Brandy pulled her tank top down, squeezing it against her breasts. Her nipples protruded like bottle caps. ‘You sure? I’ll give you a freebie.’

‘If you tell me, I’ll forget about the assault charge.’

She pouted. ‘Yeah, okay, fine. It’s true. Somebody was looking for Cat.’

‘When was this?’

‘I don’t know. A month ago?’

‘What did he look like?’

Brandy wagged a finger at him. Her silver nails were filed into points, like talons. ‘Not a guy.’

‘It was a woman?’ Stride asked, surprised.

‘That’s right.’

‘Who was she?’

‘Who knows? I was in a sleeping bag with a guy in the graffiti graveyard. I heard some chick asking about Cat on the other side of the embankment.’

‘What did she say?’

‘Just that she wanted to find her. It sounded like they knew each other. She said she’d found her there before.’

‘In the graffiti graveyard?’

‘Yeah.’

‘Did you ever see this woman again?’ he asked.

‘Nope.’

‘You said it was a month ago. Do you remember exactly when?’

‘The guy I was with, he was wearing a Jason Aldean T-shirt. Wasn’t there a concert or something?’

Stride nodded. ‘There was.’

‘See? That’s worth a free pass. Now let me go.’

‘Cat thinks someone is trying to kill her,’ Stride went on. ‘Do you have any idea who that might be? Or why someone would want to hurt her?’

Brandy’s bony shoulders shrugged. ‘Doesn’t sound real to me. Sounds like one of her dreams.’

‘Dreams? What do you mean?’

‘Cat goes crazy at night.
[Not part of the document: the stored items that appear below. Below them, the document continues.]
==> src/rtl/sc_register_car_position.sv <==
// -----------------------------------------------------------------------------
// sc_register_car_position
//
// Player-car register downstream of the car control state machine. Holds the
// car as an 8-bit one-hot row and applies the FSM's clear/load/shift commands.
// Every cycle it compares the car row against the bottom obstacle row of the
// road. A counted hit costs one life and starts an invulnerability window.
// Losing the last life drives the active-low lose flag back to the FSM.
//
// Ports:
//   SC_STATEMACHINE_CAR_CLOCK_50     in   1  system clock (50 MHz)
//   SC_STATEMACHINE_CAR_RESET_InLow  in   1  async reset, active-low
//   SC_REGISTER_CAR_CLEAR_InLow      in   1  0 = clear row, restore lives
//   SC_REGISTER_CAR_LOAD_InLow       in   1  0 = load INIT_POSITION
//   SC_REGISTER_CAR_SHIFT_BUS        in   2  10 right, 01 left, 00/11 hold
//   SC_REGISTER_CAR_OBSTACLE_ROW     in   8  obstacle bits in the car's row
//   SC_REGISTER_CAR_ROW_OUT          out  8  registered car row
//   SC_REGISTER_CAR_LIVES_OUT        out  2  remaining lives
//   SC_REGISTER_CAR_CRASH_OUT        out  1  one-cycle pulse per counted hit
//   SC_REGISTER_CAR_LOSE_OutLow      out  1  0 = no lives left
// -----------------------------------------------------------------------------
module sc_register_car_position #(
  parameter logic [7:0] INIT_POSITION = 8'b0001_0000,
  parameter int         MAX_LIVES     = 3,
  parameter int         GRACE_CYCLES  = 25_000_000,
  parameter int         GRACE_WIDTH   = 25
) (
  input  logic       SC_STATEMACHINE_CAR_CLOCK_50,
  input  logic       SC_STATEMACHINE_CAR_RESET_InLow,
  input  logic       SC_REGISTER_CAR_CLEAR_InLow,
  input  logic       SC_REGISTER_CAR_LOAD_InLow,
  input  logic [1:0] SC_REGISTER_CAR_SHIFT_BUS,
  input  logic [7:0] SC_REGISTER_CAR_OBSTACLE_ROW,
  output logic [7:0] SC_REGISTER_CAR_ROW_OUT,
  output logic [1:0] SC_REGISTER_CAR_LIVES_OUT,
  output logic       SC_REGISTER_CAR_CRASH_OUT,
  output logic       SC_REGISTER_CAR_LOSE_OutLow
);

  typedef enum logic [1:0] {
    SHIFT_HOLD_00 = 2'b00,
    SHIFT_LEFT    = 2'b01,
    SHIFT_RIGHT   = 2'b10,
    SHIFT_HOLD_11 = 2'b11
  } shift_e;

  localparam logic [1:0]             LIVES_FULL   = 2'(MAX_LIVES);
  localparam logic [GRACE_WIDTH-1:0] GRACE_RELOAD = GRACE_WIDTH'(GRACE_CYCLES);

  // Registered state
  logic [7:0]             row_q,     row_d;
  logic [1:0]             lives_q,   lives_d;
  logic                   crash_q,   crash_d;
  logic                   lose_n_q,  lose_n_d;
  logic [GRACE_WIDTH-1:0] grace_q,   grace_d;
  logic                   overlap_q, overlap_d;

  // Decoded inputs
  logic   clear;
  logic   load;
  logic   overlap;
  logic   hit;
  shift_e shift;

  assign clear   = ~SC_REGISTER_CAR_CLEAR_InLow;
  assign load    = ~SC_REGISTER_CAR_LOAD_InLow;
  assign shift   = shift_e'(SC_REGISTER_CAR_SHIFT_BUS);

  // Collision uses the current registered row, so a shift in the same cycle
  // does not hide a hit on the pre-shift position.
  assign overlap = |(row_q & SC_REGISTER_CAR_OBSTACLE_ROW);

  // Rising edge of overlap only: a car parked on an obstacle counts once.
  assign hit = overlap & ~overlap_q & (grace_q == '0) & lose_n_q & ~clear;

  // NOTE: every signal written here gets a default first, so no path through
  // the if/case tree leaves it unassigned and no latch is inferred.
  always_comb begin
    row_d     = row_q;
    lives_d   = lives_q;
    crash_d   = hit;
    lose_n_d  = lose_n_q;
    grace_d   = grace_q;
    overlap_d = overlap;

    // Row update: clear > load > shift > hold. Load and shift are frozen
    // once the game is lost.
    if (clear) begin
      row_d = '0;
    end else if (load) begin
      if (lose_n_q) row_d = INIT_POSITION;
    end else if (lose_n_q) begin
      unique case (shift)
        SHIFT_RIGHT: if (!row_q[0]) row_d = row_q >> 1;
        SHIFT_LEFT:  if (!row_q[7]) row_d = row_q << 1;
        default:     row_d = row_q;
      endcase
    end

    // Lives, grace window and lose flag
    if (clear) begin
      lives_d   = LIVES_FULL;
      lose_n_d  = 1'b1;
      grace_d   = '0;
      overlap_d = 1'b0;
    end else if (hit) begin
      grace_d = GRACE_RELOAD;
      if (lives_q != 2'd0) lives_d = lives_q - 2'd1;
      if (lives_q == 2'd1) lose_n_d = 1'b0;
    end else if (grace_q != '0) begin
      grace_d = grace_q - 1'b1;
    end
  end

  // NOTE: sequential state uses non-blocking assignments so every register
  // samples the pre-edge values regardless of statement order.
  always_ff @(posedge SC_STATEMACHINE_CAR_CLOCK_50 or negedge SC_STATEMACHINE_CAR_RESET_InLow) begin
    if (!SC_STATEMACHINE_CAR_RESET_InLow) begin
      row_q     <= '0;
      lives_q   <= LIVES_FULL;
      crash_q   <= 1'b0;
      lose_n_q  <= 1'b1;
      grace_q   <= '0;
      overlap_q <= 1'b0;
    end else begin
      row_q     <= row_d;
      lives_q   <= lives_d;
      crash_q   <= crash_d;
      lose_n_q  <= lose_n_d;
      grace_q   <= grace_d;
      overlap_q <= overlap_d;
    end
  end

  assign SC_REGISTER_CAR_ROW_OUT     = row_q;
  assign SC_REGISTER_CAR_LIVES_OUT   = lives_q;
  assign SC_REGISTER_CAR_CRASH_OUT   = crash_q;
  assign SC_REGISTER_CAR_LOSE_OutLow = lose_n_q;

endmodule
It’s like howling at the moon, you know? She wakes up screaming. F*cking annoying if you’re close by. It’s all death and blood and knives.’ Brandy leaned forward, taking him by surprise, and shrieked in his face. ‘I’ll kill you, I’ll kill you, I’ll kill you, I’ll kill you, I’ll kill you!’

She sat back, bubbling with laughter. Her tiger eyes danced. ‘See? F*cking annoying.’

‘Cat dreams about someone trying to kill her?’

‘No, man, it’s the other way around.’

‘What do you mean?’

Brandy made the stabbing motion with her fist again. ‘I think the sweet little bitch dreams about killing somebody.’

Her words hit him in the face, and he took his eyes off the girl, just for a moment. That was all she needed.

Brandy lowered her head and charged like a ram. She collided with his injured shoulder and butted him backwards over the chair. The pain froze his muscles and left him immobile. By the time he recovered, Brandy was halfway across the cafeteria, and he was too far away to catch her. He watched her bolt through the door out of the school with a rebel yell. She jumped the balcony, tore across the wide lawn with her hair flying behind her, and disappeared down the slope leading to the city.